I had to cut off the title for the character restriction, here is the full question:
Find the outward flux of the field $\vec{F}(x,y,z) = \langle \frac{x^3}{3}+e^{y^2}, \frac{y^3}{3}+\sin{z}, \frac{z^3}{3}+\pi\cos{\pi x} \rangle$ across the boundary surface of the solid bounded above by $x^2+y^2+z^2=16$ and bounded below by $z=\sqrt{x^2+y^2}$
I know I need to use $\int\int_S \vec{F} \cdot d\vec{S}$ by converting the surface to be a parameterized surface in the $uv$-plane, then use $\int\int_D \vec{F}(\vec{r}(u,v))\cdot(\vec{r}_u \times\vec{r}_v)dA$ where $D$ is the region in the $uv$-plane that I am integrating across, but I am confused on how to find $\vec{r}(u,v)$ to represent the surface.

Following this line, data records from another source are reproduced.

File: config.mk
export PLATFORM = sky130hd
export DESIGN_NAME = ppi_port
export DESIGN_NICKNAME = d
export VERILOG_FILES = /design/src/inc/ppi_pkg.sv /design/src/core/ppi_edge_det.sv /design/src/core/ppi_port.sv
export SDC_FILE = /design/constraint.sdc
export NUM_CORES = 1
export LEC_CHECK = 0
export ABC_CLOCK_PERIOD_IN_PS = 2600
export BUFFER_PORTS_ARGS = -buffer_cell sky130_fd_sc_hd__buf_2
export CAP_MARGIN = 0
export CORE_MARGIN = 2
export CORE_UTILIZATION = 62
export CTS_CLUSTER_DIAMETER = 50
export DETAILED_ROUTE_END_ITERATION = 7
export PLACE_DENSITY = 0.87
export SLEW_MARGIN = 20
export SYNTH_ARGS = -nofsm -noshare
export SYNTH_HDL_FRONTEND = slang
export SYNTH_SLANG_ARGS = --single-unit
File: constraint.sdc
create_clock -name mclk -period 2.6 [get_ports mclk]
set_input_delay 0 -clock mclk [delete_from_list [all_inputs] [get_ports mclk]]
set_output_delay 0 -clock mclk [all_outputs]
set_load 0.03 [all_outputs]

By the divergence theorem the desired flux is equal to $$\iiint_V (x^2+y^2+z^2) dxdydz=\int_{r=0}^4\int_{\theta=0}^{2\pi}\int_{\phi=0}^{\phi_0} r^2 \cdot r^2\sin(\phi) drd\phi d\theta$$ where $V$ is the solid given by the intersection of the ball and the cone. In the last integral I used the spherical coordinates. Find $\phi_0$ and then integrate.